→ Material supplied:
==> design/flow/design.v <==
module encoder_fixed_point #(
    parameter N_input = 9,         
    parameter M_output = 4,        
    parameter BITSIZE = 32         
)(
    input wire signed [N_input*BITSIZE-1:0] x,            
    input wire signed [N_input*M_output*BITSIZE-1:0] w,   
    input wire signed [M_output*BITSIZE-1:0] b,           
    output wire signed [M_output*BITSIZE-1:0] out         
);
    wire signed [BITSIZE-1:0] mult_result [0:N_input-1][0:M_output-1];     
    wire signed [BITSIZE-1:0] tree_sum_result [0:M_output-1];              
    wire signed [BITSIZE-1:0] final_result [0:M_output-1];                 
    genvar i, j;
    generate
        for (i = 0; i < N_input; i = i + 1) begin : gen_x
            for (j = 0; j < M_output; j = j + 1) begin : gen_w
                fixed_point_multiply mult_inst (
                    .A(x[(i+1)*BITSIZE-1:i*BITSIZE]),
                    .B(w[(j*N_input + i)*BITSIZE +: BITSIZE]),
                    .C(mult_result[i][j])
                );
            end
        end
    endgenerate
    generate
        for (j = 0; j < M_output; j = j + 1) begin : gen_adder_tree
            wire signed [BITSIZE-1:0] level1_sum [0:4];
            for (i = 0; i < 4; i = i + 1) begin : level1
                fixed_point_add adder_level1 (
                    .A(mult_result[2*i][j]),
                    .B(mult_result[2*i+1][j]),
                    .C(level1_sum[i])
                );
            end
            assign level1_sum[4] = mult_result[8][j];  
            wire signed [BITSIZE-1:0] level2_sum [0:2];
            for (i = 0; i < 2; i = i + 1) begin : level2
                fixed_point_add adder_level2 (
                    .A(level1_sum[2*i]),
                    .B(level1_sum[2*i+1]),
                    .C(level2_sum[i])
                );
            end
            assign level2_sum[2] = level1_sum[4];  
            wire signed [BITSIZE-1:0] level3_sum;
            fixed_point_add adder_level3 (
                .A(level2_sum[0]),
                .B(level2_sum[1]),
                .C(level3_sum)
            );
            fixed_point_add adder_final (
                .A(level3_sum),
                .B(level2_sum[2]),
                .C(tree_sum_result[j])
            );
        end
    endgenerate
    generate
        for (j = 0; j < M_output; j = j + 1) begin : gen_bias
            fixed_point_add adder_bias (
                .A(tree_sum_result[j]),
                .B(b[(j+1)*BITSIZE-1:j*BITSIZE]),
                .C(final_result[j])
            );
            assign out[(j+1)*BITSIZE-1:j*BITSIZE] = final_result[j];
        end
    endgenerate
endmodule
module fixed_point_add #(parameter BITSIZE = 16) (
    input [BITSIZE-1:0] A,   
    input [BITSIZE-1:0] B,   
    output [BITSIZE-1:0] C   
);
    wire sign_A = A[BITSIZE-1];          
    wire sign_B = B[BITSIZE-1];          
    wire [BITSIZE-2:0] value_A = A[BITSIZE-2:0];  
    wire [BITSIZE-2:0] value_B = B[BITSIZE-2:0];  
    wire [BITSIZE-1:0] sum;
    wire result_sign;
    wire [BITSIZE-2:0] result_value;
    assign sum = (sign_A == sign_B) ? (value_A + value_B) : 
                 (value_A > value_B ? (value_A - value_B) : (value_B - value_A));
    assign result_sign = (sign_A == sign_B) ? sign_A : (value_A > value_B ? sign_A : sign_B);
    wire overflow = (sign_A == sign_B) && ((sum[BITSIZE-1]));
    assign result_value = overflow ? {BITSIZE-1{1'b1}} : sum[BITSIZE-2:0];
    assign C = {result_sign, result_value};
endmodule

→ What to produce:
Where does the word "assign" appear in the listing? List each line that holds it.

→ Task answer:
            assign level1_sum[4] = mult_result[8][j];  
            assign level2_sum[2] = level1_sum[4];  
            assign out[(j+1)*BITSIZE-1:j*BITSIZE] = final_result[j];
    assign sum = (sign_A == sign_B) ? (value_A + value_B) : 
    assign result_sign = (sign_A == sign_B) ? sign_A : (value_A > value_B ? sign_A : sign_B);
    assign result_value = overflow ? {BITSIZE-1{1'b1}} : sum[BITSIZE-2:0];
    assign C = {result_sign, result_value};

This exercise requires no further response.